‘No lifeguards on beach where tourism chief drowned’ – NI Inquest
No lifeguards were protecting a popular Northern Ireland beach when a Tourist Board chief drowned while body boarding in midsummer, an inquest heard today.
Coleraine Borough Council reinstated trained look-outs at Downhill, near Castlerock, Co Derry, after father-of-three David Roulston died.
Mr Roulston's widow Julie wept as she recalled how tragedy struck when their family stopped off on the way home from a holiday in Donegal last July.
The 46-year-old senior manager had gone into the water in his wetsuit, but without a lifejacket, while his college lecturer wife stayed on the shore.
She was then alerted by one of their children that his board had been washed up without him.
Even as she phoned the emergency services, Mrs Roulston told North Antrim Coroner's Court: "I felt I was likely to be over-reacting.''
But during today's hearing several witnesses told how the afternoon conditions changed dramatically as the sea became treacherous.
Lifeboat crews, coastguards and even a Royal Navy helicopter were all brought in to search for Mr Roulston, whose body was eventually located about 50 yards from the shore.
Darren Jones, a duty winchman for the Navy crew, told how he battled in vain to take hold of the body after being lowered into the water.
He said: "The first wave hit me and completely submerged me. We were only hovering about 40ft.
"We made several more attempts to gain contact with Mr Roulston but unfortunately we never did purely because of the waves.

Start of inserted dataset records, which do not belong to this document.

From an optimization exercise on the open Yosys and OpenROAD flow, aimed at small area, a short achievable clock period and few clock cycles; shortcuts taken in it are not production practice. RTL that was checked went through simulation tests only; none was proved equivalent to the original.

==> inputs of trial 42 <==
## flush_dot4
module flush_dot4 (
    input  wire        clk,
    input  wire        rst,
    input  wire        in_valid,
    output wire        in_ready,
    input  wire        in_clear,
    input  wire        in_read,
    input  wire [7:0]  in_level,
    input  wire [3:0]  in_fmt_a,
    input  wire [3:0]  in_fmt_b,
    input  wire [3:0]  in_en,
    input  wire [31:0] in_a,
    input  wire [31:0] in_b,
    output reg         out_valid,
    output wire [95:0] out_acc,
    output wire [1:0]  out_tag,
    output wire        out_inexact
);
    localparam [1:0] NUM = 2'd0, PINF = 2'd1, NINF = 2'd2, NAN = 2'd3;
    assign in_ready = 1'b1;
    function [5:0] fhot(input [3:0] f);     
        fhot = {f == 4'h6, f == 4'h5, f == 4'h4, f == 4'h3, f == 4'h1, f == 4'h0};
    endfunction
    reg        r0_clear, r0_read;
    reg [3:0]  r0_en;
    reg [7:0]  r0_level;
    reg [5:0]  r0_fa, r0_fb;      
    reg [31:0] r0_a, r0_b;
    wire       take = in_valid & ~rst;
    always @(posedge clk) begin
        r0_clear <= take & in_clear;
        r0_read  <= take & in_read;
        r0_en    <= {4{take}} & in_en;
        r0_level <= in_level;
        r0_fa    <= fhot(in_fmt_a);
        r0_fb    <= fhot(in_fmt_b);
        r0_a     <= in_a;
  ...
Settings: LEC_CHECK=0, ABC_CLOCK_PERIOD_IN_PS=7000, CAP_MARGIN=20, CELL_PAD_IN_SITES_DETAIL_PLACEMENT=2, CELL_PAD_IN_SITES_GLOBAL_PLACEMENT=4, CORE_MARGIN=2, CORE_UTILIZATION=30, PLACE_DENSITY=0.45, SLEW_MARGIN=20; clock period 30.0 ns.
standard.sh (not shown) runs the stock make flow with config.mk's settings and CLKGATE_MAP_FILE= SYNTH_SCRIPT=/design/flow/synth_recipe.tcl, a recipe that flattens the netlist after the stock synthesis.
==> flow/flow/run.sh <==
#!/bin/bash
# The standard layout (standard.sh: ORFS synthesis through finish), with
# two changes: repair_timing aims for 22.7 ns of setup slack, and buffer_ports gives each input and output port a
# sky130_fd_sc_hd__buf_4 instead of the cell it picks by default.
# The full output of the ORFS run goes to standard.log here; ORFS keeps each
# step's own log under orfs/logs/.
set -euo pipefail
bash standard.sh "BUFFER_PORTS_ARGS=-buffer_cell sky130_fd_sc_hd__buf_4" SETUP_SLACK_MARGIN=22.7 finish > standard.log 2>&1
==> build 22: changes against trial 42 <==
--- a/flow/design.v
+++ b/flow/design.v
@@ -93,19 +93,20 @@
     input  wire [6:0]  hth,      
     input  wire        gz,       
     output wire [69:0] z,
     output wire        ovf       
 );
     wire [14:0] xm = q[14:0] ^ {15{q[15]}};
-    reg  [3:0]  bln;
-    integer j;
-    always @* begin
-        bln = 4'd0;
-        for (j = 0; j < 15; j = j + 1)
-            if (xm[j]) bln = j + 1;
-    end
+    wire [15:0] xb = {xm, 1'b1};
+    wire        i3 = |xb[15:8];
+    wire [7:0]  y3 = i3 ? xb[15:8] : xb[7:0];
+    wire        i2 = |y3[7:4];
+    wire [3:0]  y2 = i2 ? y3[7:4] : y3[3:0];
+    wire        i1 = |y2[3:2];
+    wire [1:0]  y1 = i1 ? y2[3:2] : y2[1:0];
+    wire [3:0]  bln = {i3, i2, i1, y1[1]};
     wire       nz  = (tz != 4'd15);
     wire       pw  = ~q[15] & (bln == tz + 4'd1);
     wire [6:0] tot = {3'd0, bln} + {1'b0, w};
     assign ovf = nz & (gz | (tot > hth) | ((tot == hth) & ~pw));
     wire [16:0] x1 = w[0] ? {q, 1'b0}   : {q[15], q};
     wire [18:0] x2 = w[1] ? {x1, 2'b0}  : {{2{x1[16]}}, x1};
@@ -337,29 +338,29 @@
     reg [95:0] acc;
     reg [1:0]  acc_tag;
     reg        acc_inx;
     reg        rst_d1, rst_d2, rst_d3, rst_d4;
     wire       kill = rst_d1 | rst_d2 | rst_d3 | rst_d4;
     wire [95:0] sx   = {{24{r3_s[71]}}, r3_s};
-    wire [95:0] term = r3_gz ? 96'd0 : (sx << {r3_g, 2'b00});
-    wire [95:0] base = r3_clear ? 96'd0 : acc;
+    wire [95:0] term = (r3_gz | kill) ? 96'd0 : (sx << {r3_g, 2'b00});
+    wire [95:0] base = (r3_clear | kill) ? 96'd0 : acc;
     wire [95:0] nacc;
-    flush_add #(96) u_add1 (.a(base), .b(term), .cin(r3_c3), .s(nacc));
+    flush_add #(96) u_add1 (.a(base), .b(term), .cin(r3_c3 & ~kill), .s(nacc));
     wire [1:0] btag = r3_clear ? NUM : acc_tag;
     wire any_nan  = (btag == NAN)  | r3_nan;
     wire any_pinf = (btag == PINF) | r3_pinf;
     wire any_ninf = (btag == NINF) | r3_ninf;
     wire [1:0] ntag = (any_nan | (any_pinf & any_ninf)) ? NAN :
                       any_pinf ? PINF : any_ninf ? NINF : NUM;
     wire ninx = (~r3_clear & acc_inx) | r3_inx;
     always @(posedge clk) begin
         rst_d1    <= rst;
         rst_d2    <= rst_d1;
         rst_d3    <= rst_d2;
         rst_d4    <= rst_d3;
-        acc       <= kill ? 96'd0 : nacc;
+        acc       <= nacc;
         acc_tag   <= kill ? NUM : ntag;
         acc_inx   <= ~kill & ninx;
         out_valid <= ~rst & ~kill & r3_read;
     end
     assign out_acc     = acc;
     assign out_tag     = acc_tag;
==> flow/flow/run.sh (replaced) <==
#!/bin/bash
# The standard layout (standard.sh: ORFS synthesis through finish), with
# two changes: repair_timing aims for 22.8 ns of setup slack, and buffer_ports gives each input and output port a
# sky130_fd_sc_hd__buf_4 instead of the cell it picks by default.
# The full output of the ORFS run goes to standard.log here; ORFS keeps each
# step's own log under orfs/logs/.
set -euo pipefail
bash standard.sh "BUFFER_PORTS_ARGS=-buffer_cell sky130_fd_sc_hd__buf_4" SETUP_SLACK_MARGIN=22.8 finish > standard.log 2>&1
Settings changed: CELL_PAD_IN_SITES_DETAIL_PLACEMENT 2 to 1, CELL_PAD_IN_SITES_GLOBAL_PLACEMENT 4 to 2, CORE_UTILIZATION 30 to 50, PLACE_DENSITY 0.45 to 0.62.
==> metrics.md <==
| Metric | Value |
|---|---|
| Via-per-instance ratio | 5.22 |
| F_max | 138 MHz |
| Rel. slew slack | 0.243 |
| Min-delay src | r2_clear |
| Post-Place Setup Slack | 21.93 ns |
| Syn Nets | 7,438 |
| Later-pin clock latency in the skew report | 0.72 ns |
| Outcome | no timing/DRC/antenna violations |
Source of the figures above: trial 42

"It proved impossible to get close and try to get a hand on him.''
Eventually the body of the Tourist Board official, from Knockvale Park, Belfast, was brought ashore and taken by helicopter to The Causeway Hospital in Coleraine where he was later pronounced dead.

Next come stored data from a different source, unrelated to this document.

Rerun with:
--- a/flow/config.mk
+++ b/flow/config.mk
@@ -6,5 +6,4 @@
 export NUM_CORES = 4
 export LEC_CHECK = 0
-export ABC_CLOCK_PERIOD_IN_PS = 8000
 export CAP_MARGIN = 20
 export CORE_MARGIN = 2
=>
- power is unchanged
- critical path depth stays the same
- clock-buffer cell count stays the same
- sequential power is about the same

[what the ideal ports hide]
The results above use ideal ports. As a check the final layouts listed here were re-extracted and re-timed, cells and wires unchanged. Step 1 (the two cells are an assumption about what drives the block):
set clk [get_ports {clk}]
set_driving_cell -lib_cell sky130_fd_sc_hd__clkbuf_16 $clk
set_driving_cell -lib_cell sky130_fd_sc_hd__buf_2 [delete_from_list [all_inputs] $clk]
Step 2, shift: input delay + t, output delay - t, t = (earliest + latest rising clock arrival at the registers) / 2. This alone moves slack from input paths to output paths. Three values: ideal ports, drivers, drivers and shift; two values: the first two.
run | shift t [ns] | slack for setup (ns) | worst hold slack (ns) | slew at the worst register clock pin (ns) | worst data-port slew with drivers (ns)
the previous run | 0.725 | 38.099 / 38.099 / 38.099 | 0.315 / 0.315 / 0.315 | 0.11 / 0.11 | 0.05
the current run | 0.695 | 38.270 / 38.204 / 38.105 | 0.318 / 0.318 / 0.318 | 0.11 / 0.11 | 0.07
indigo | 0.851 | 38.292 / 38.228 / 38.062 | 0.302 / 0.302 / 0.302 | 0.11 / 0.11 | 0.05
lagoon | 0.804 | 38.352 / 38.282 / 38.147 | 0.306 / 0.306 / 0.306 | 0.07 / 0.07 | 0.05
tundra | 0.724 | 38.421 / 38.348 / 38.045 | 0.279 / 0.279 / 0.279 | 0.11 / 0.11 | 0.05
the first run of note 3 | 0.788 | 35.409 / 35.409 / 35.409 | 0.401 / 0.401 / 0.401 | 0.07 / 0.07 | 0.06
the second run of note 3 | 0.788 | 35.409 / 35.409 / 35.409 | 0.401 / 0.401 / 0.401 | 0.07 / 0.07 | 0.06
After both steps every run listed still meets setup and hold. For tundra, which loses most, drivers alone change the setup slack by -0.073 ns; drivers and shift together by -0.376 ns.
This is an optimization exercise on Yosys and OpenROAD, whose aim is small area, a short achievable clock period and few clock cycles per item, not a production implementation.
RTL that was checked went through simulation tests only; none was proved equivalent to the original.

==> build 18 <==
==> flow/design.v (excerpt) <==
module lns8_mac8 (
    input  wire         clk,
    input  wire         rst,         
    input  wire         in_valid,
    output wire         in_ready,
    input  wire         in_clear,    
    input  wire         in_last,     
    input  wire [15:0]  in_wb,       
    input  wire [7:0]   in_xs,       
    input  wire [63:0]  in_xr,       
    input  wire [63:0]  in_a,        
    input  wire [63:0]  in_w,        
    output reg          out_valid,
    output reg  [63:0]  out_v,
    output reg  [15:0]  out_w,
    output reg  [1:0]   out_tag,     
    output reg          out_sat
);
export LEC_CHECK = 0
export CAP_MARGIN = 20
export CELL_PAD_IN_SITES_DETAIL_PLACEMENT = 1
export CELL_PAD_IN_SITES_GLOBAL_PLACEMENT = 1
export CORE_MARGIN = 2
export CORE_UTILIZATION = 25
export GPL_ROUTABILITY_DRIVEN = 1
export PLACE_DENSITY = 0.35
export SLEW_MARGIN = 20
export SYNTH_MEMORY_MAX_BITS = 65536
create_clock -name core_clock -period 28.0 [get_ports {clk}]
run.sh (not shown) runs the stock make flow with config.mk's settings and CLKGATE_MAP_FILE= SYNTH_SCRIPT=/design/flow/synth_recipe.tcl, a recipe that flattens the netlist after the stock synthesis.
==> build 85: changes against build 18 <==
--- a/flow/design.v
+++ b/flow/design.v
@@ -123,35 +123,34 @@
             end
         end
     end
     wire [16:0] d_full = {{9{xs0[7]}}, xs0} - {w_front[15], w_front};
     wire        d_in   = (d_full[16:8] == 9'h000) || (d_full[16:8] == 9'h1FF);
     wire        d_pos  = ~d_full[16];
-    function [14:0] opdec;
+    function [11:0] opdec;
         input [6:0] m;
         if (m[6:3] == 4'd0) begin
             case (m[2:0])
-                3'd3:    opdec = {4'd11, 5'd9,  6'd11};
-                3'd5:    opdec = {4'd13, 5'd9,  6'd12};
-                3'd6:    opdec = {4'd11, 5'd10, 6'd12};
-                3'd7:    opdec = {4'd15, 5'd9,  6'd12};
-                3'd2:    opdec = {4'd0,  5'd10, 6'd11};
-                3'd4:    opdec = {4'd0,  5'd11, 6'd12};
-                default: opdec = {4'd0,  5'd9,  6'd10};
+                3'd3:    opdec = {4'd11, 4'd0,  4'd2};
+                3'd5:    opdec = {4'd13, 4'd0,  4'd3};
+                3'd6:    opdec = {4'd11, 4'd1,  4'd2};
+                3'd7:    opdec = {4'd15, 4'd0,  4'd3};
+                3'd2:    opdec = {4'd0,  4'd1,  4'd1};
+                3'd4:    opdec = {4'd0,  4'd2,  4'd1};
+                default: opdec = {4'd0,  4'd0,  4'd1};
             endcase
         end else begin
-            opdec[5:0] = {2'd0, m[6:3]} + 6'd12;
             case (m[2:0])
-                3'd0:    opdec[14:6] = {4'd0, {1'b0, m[6:3]} + 5'd11};
-                3'd1:    opdec[14:6] = {4'd1, {1'b0, m[6:3]}};
-                3'd2:    opdec[14:6] = {4'd2, {1'b0, m[6:3]}};
-                3'd3:    opdec[14:6] = {4'd3, {1'b0, m[6:3]} + 5'd5};
-                3'd4:    opdec[14:6] = {4'd4, {1'b0, m[6:3]} + 5'd4};
-                3'd5:    opdec[14:6] = {4'd5, {1'b0, m[6:3]} + 5'd1};
-                3'd6:    opdec[14:6] = {4'd6, {1'b0, m[6:3]} + 5'd2};
-                default: opdec[14:6] = {4'd7, {1'b0, m[6:3]} + 5'd2};
+                3'd0:    opdec = {4'd0, 4'd11, 4'd1};
+                3'd1:    opdec = {4'd1, 4'd0,  4'd12};
+                3'd2:    opdec = {4'd2, 4'd0,  4'd12};
+                3'd3:    opdec = {4'd3, 4'd5,  4'd7};
+                3'd4:    opdec = {4'd4, 4'd4,  4'd8};
+                3'd5:    opdec = {4'd5, 4'd1,  4'd11};
+                3'd6:    opdec = {4'd6, 4'd2,  4'd10};
+                default: opdec = {4'd7, 4'd2,  4'd10};
             endcase
         end
     endfunction
     wire [3:0]   s1_klo [0:N-1];
     wire [3:0]   s1_khi [0:N-1];
     wire [6:0]   s1_t   [0:N-1];
@@ -172,25 +171,27 @@
             wire fin     = v0 & ~(a_zero | w_zero | a_inf | w_inf);
             wire any_inf = a_inf | w_inf;
             assign l_nan[k]  = v0 & ((a_zero & ca[7]) | (w_zero & cw[7]) |
                                      (any_inf & (a_zero | w_zero)));
             assign l_pinf[k] = v0 & any_inf & ~a_zero & ~w_zero & ~neg_s;
             assign l_ninf[k] = v0 & any_inf & ~a_zero & ~w_zero &  neg_s;
-            wire [3:0] ka, kw;
-            wire [4:0] ga, gw;
-            wire [5:0] ha, hw;
-            assign {ka, ga, ha} = opdec(ma);
-            assign {kw, gw, hw} = opdec(mw);
+            wire [3:0] ka, kw, za, zw, la, lw;
+            assign {ka, za, la} = opdec(ma);
+            assign {kw, zw, lw} = opdec(mw);
+            wire [3:0] ba = (ma[6:3] == 4'd0) ? 4'd9 : ma[6:3];
+            wire [3:0] bw = (mw[6:3] == 4'd0) ? 4'd9 : mw[6:3];
             wire swap = (ka > kw);
             assign s1_klo[k] = swap ? kw : ka;
             assign s1_khi[k] = swap ? ka : kw;
             wire [9:0] xr_s = {{2{xr0[8*k+7]}}, xr0[8*k +: 8]};
-            wire [9:0] yt   = xr_s + {5'd0, ga} + {5'd0, gw} - 10'd17;
-            wire [9:0] yl   = xr_s + {4'd0, ha} + {4'd0, hw} - 10'd105;
-            wire [9:0] t    = yt + d_full[9:0];
-            wire [9:0] tl   = yl + d_full[9:0];
+            wire [9:0] t    = xr_s + d_full[9:0] + {6'd0, ba} + {6'd0, bw} +
+                              {6'd0, za} + {6'd0, zw} - 10'd17;
+            wire [3:0] ya = (ma[6:3] == 4'd0) ? za + la : 4'd12;
+            wire [3:0] yw = (mw[6:3] == 4'd0) ? zw + lw : 4'd12;
+            wire [9:0] tl   = xr_s + d_full[9:0] + {6'd0, ba} + {6'd0, bw} +
+                              {6'd0, ya} + {6'd0, yw} - 10'd105;
             wire under = d_in ? t[9] : ~d_pos;
             assign s1_t[k]   = t[6:0];
             assign s1_fu[k]  = fin & ~under;
             assign s1_neg[k] = fin & neg_s;
             assign s1_ca[k]  = fin & (d_in ? ~tl[9] : d_pos);
             assign s1_cb[k]  = fin & d_in & (tl == 10'h3FF);
CORE_UTILIZATION = 35   (was 25)
PLACE_DENSITY = 0.45   (was 0.35)
==> comparison <==
- In build 18 the sequential share of layout area is lower than in build 85, by 0.81 points.
- In build 18 the synthesized cell count is larger than in build 85, by 4.0%.
- Between build 85 and build 18, the lower non-clock buffer count is in build 85 (gap 11).
- Against build 18, the die area of build 85 is smaller by 30%.
- Flip-flop and latch count is the same in build 18 and build 85.
- Of build 85 and build 18, build 18 has the higher register-to-register slack (gap 0.20 ns).
- Against build 85, the core utilization of build 18 is lower by 11 points.
No functional check of the RTL was part of any run of this note.
What follows belongs to an exercise in optimizing a design on an open flow for small area, a short achievable clock period and few clock cycles per item; a production flow would make more cautious choices. Only simulation tests tie the RTL to the original design; equivalence was not proved. Power is estimated from default activity; no workload was simulated.

## flow/design.v (module list and top-level ports; edited modules follow where they fit)
// module bsn_law: 182 lines
// module bsn_mul: 3120 lines
module bsn_law (
    input             clk,
    input             rst,
    input             start,
    input      [3:0]  law_type,
    input             manual,
    input             track_en,
    input      [31:0] track,
    input      [31:0] x0,
    input      [31:0] x1,
    input      [31:0] x2,
    input      [31:0] x3,
    input      [31:0] c0,
    input      [31:0] c1,
    input      [31:0] c2,
    input      [31:0] c3,
    input      [31:0] c4,
    input      [5:0]  sh0,
    input      [5:0]  sh1,
    input      [5:0]  sh2,
    input      [5:0]  sh3,
    input      [5:0]  sh4,
    input      [31:0] s0,
    input      [31:0] s1,
    input      [31:0] s2,
    input      [31:0] s3,
    input      [31:0] outhi,
    input      [31:0] outlo,
    input      [31:0] manval,
    output reg        done,
    output reg [31:0] outv,
    output reg [31:0] ns0,
    output reg [31:0] ns1,
    output reg [31:0] ns2,
    output reg [31:0] ns3,
    output            sat_acc,
    output            sat_out,
    output            lim_hi,
    output            lim_lo
);
  // ...
==> flow/run.sh <==
#!/bin/bash
# synth_recipe.tcl (not shown) runs the flow's synth.tcl, then flattens the netlist and writes it again
# the make line also repeats each setting of config.mk as NAME=value (left out here)
make -C /OpenROAD-flow-scripts/flow DESIGN_CONFIG=/design/flow/config.mk WORK_HOME=/design/flow/orfs CLKGATE_MAP_FILE= SYNTH_SCRIPT=/design/flow/synth_recipe.tcl finish
==> flow/config.mk <==
export PLATFORM = sky130hd
export DESIGN_NAME = bsn_law
export DESIGN_NICKNAME = bsn_law
export VERILOG_FILES = /design/flow/design.v
export SDC_FILE = /design/flow/constraint.sdc
export NUM_CORES = 4
export LEC_CHECK = 0
export ABC_AREA = 1
export CAP_MARGIN = 20
export CORE_MARGIN = 2
export CORE_UTILIZATION = 40
export SETUP_SLACK_MARGIN = 5
export SLEW_MARGIN = 20
==> flow/constraint.sdc <==
create_clock -name core_clock -period 25.0 [get_ports {clk}]
set_input_delay 5.0000 -clock core_clock [delete_from_list [all_inputs] [get_ports {clk}]]
set_output_delay 5.0000 -clock core_clock [all_outputs]
set_load 0.01 [all_outputs]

During his evidence Alastair Simpson, a station officer with the Maritime and Coastguard Agency, was asked if there had been any change in the lifeguard provisions for Downhill Beach.
He told coroner Brian Sherrard that after Mr Roulston's death and another drowning in nearby Portrush that summer the authorities had made changes.
"That helped the council make the decision to bring lifeguards back,'' he told the inquest.
"There were lifeguards on the beach but that was mainly going back to the late 1980s. It's been many years since there has been lifeguards on the beach.''
He also confirmed no warning flags were used on the day Mr Roulston drowned, but now a general safety sign and flags are used to alert people to possible dangers.
Guards are on duty from 10am to 7pm from mid-June until September, he added.